-- WORK INSTRUCTIONS --
Only one span of the listing below should come back. It runs from the line with "export VERILOG_FILES = /design/src/rtl/cpu_tgt_pkg.sv" through the line with "export LEC_CHECK = 0", and each of its lines must be reproduced exactly.

-- EXERCISE MATERIAL --
===== config.mk =====
export PLATFORM = sky130hd
export DESIGN_NAME = cpu_target_bank
export DESIGN_NICKNAME = d
export VERILOG_FILES = /design/src/rtl/cpu_tgt_pkg.sv /design/src/rtl/cpu_tgt_decode.sv /design/src/rtl/cpu_tgt_store.sv /design/src/rtl/cpu_target_bank.sv
export SDC_FILE = /design/constraint.sdc
export NUM_CORES = 1
export LEC_CHECK = 0
export ABC_AREA = 1
export ABC_CLOCK_PERIOD_IN_PS = 3500
export BUFFER_PORTS_ARGS = -buffer_cell sky130_fd_sc_hd__buf_2
export CORE_ASPECT_RATIO = 0.5
export CORE_UTILIZATION = 35
export DETAILED_ROUTE_END_ITERATION = 10
export HOLD_SLACK_MARGIN = 0.03
export PLACE_DENSITY = 0.7
export SYNTH_ARGS = -nofsm -noshare
export SYNTH_HDL_FRONTEND = slang
export SYNTH_SLANG_ARGS = --single-unit

===== constraint.sdc =====
create_clock -name clk -period 3.5 [get_ports clk]
set_clock_uncertainty 0.05 [all_clocks]
set_input_delay 0.7 -clock clk [delete_from_list [all_inputs] [get_ports clk]]
set_output_delay 0.7 -clock clk [all_outputs]
set_load 0.02 [all_outputs]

-- ANSWER TO THIS EXERCISE --
export VERILOG_FILES = /design/src/rtl/cpu_tgt_pkg.sv /design/src/rtl/cpu_tgt_decode.sv /design/src/rtl/cpu_tgt_store.sv /design/src/rtl/cpu_target_bank.sv
export SDC_FILE = /design/constraint.sdc
export NUM_CORES = 1
export LEC_CHECK = 0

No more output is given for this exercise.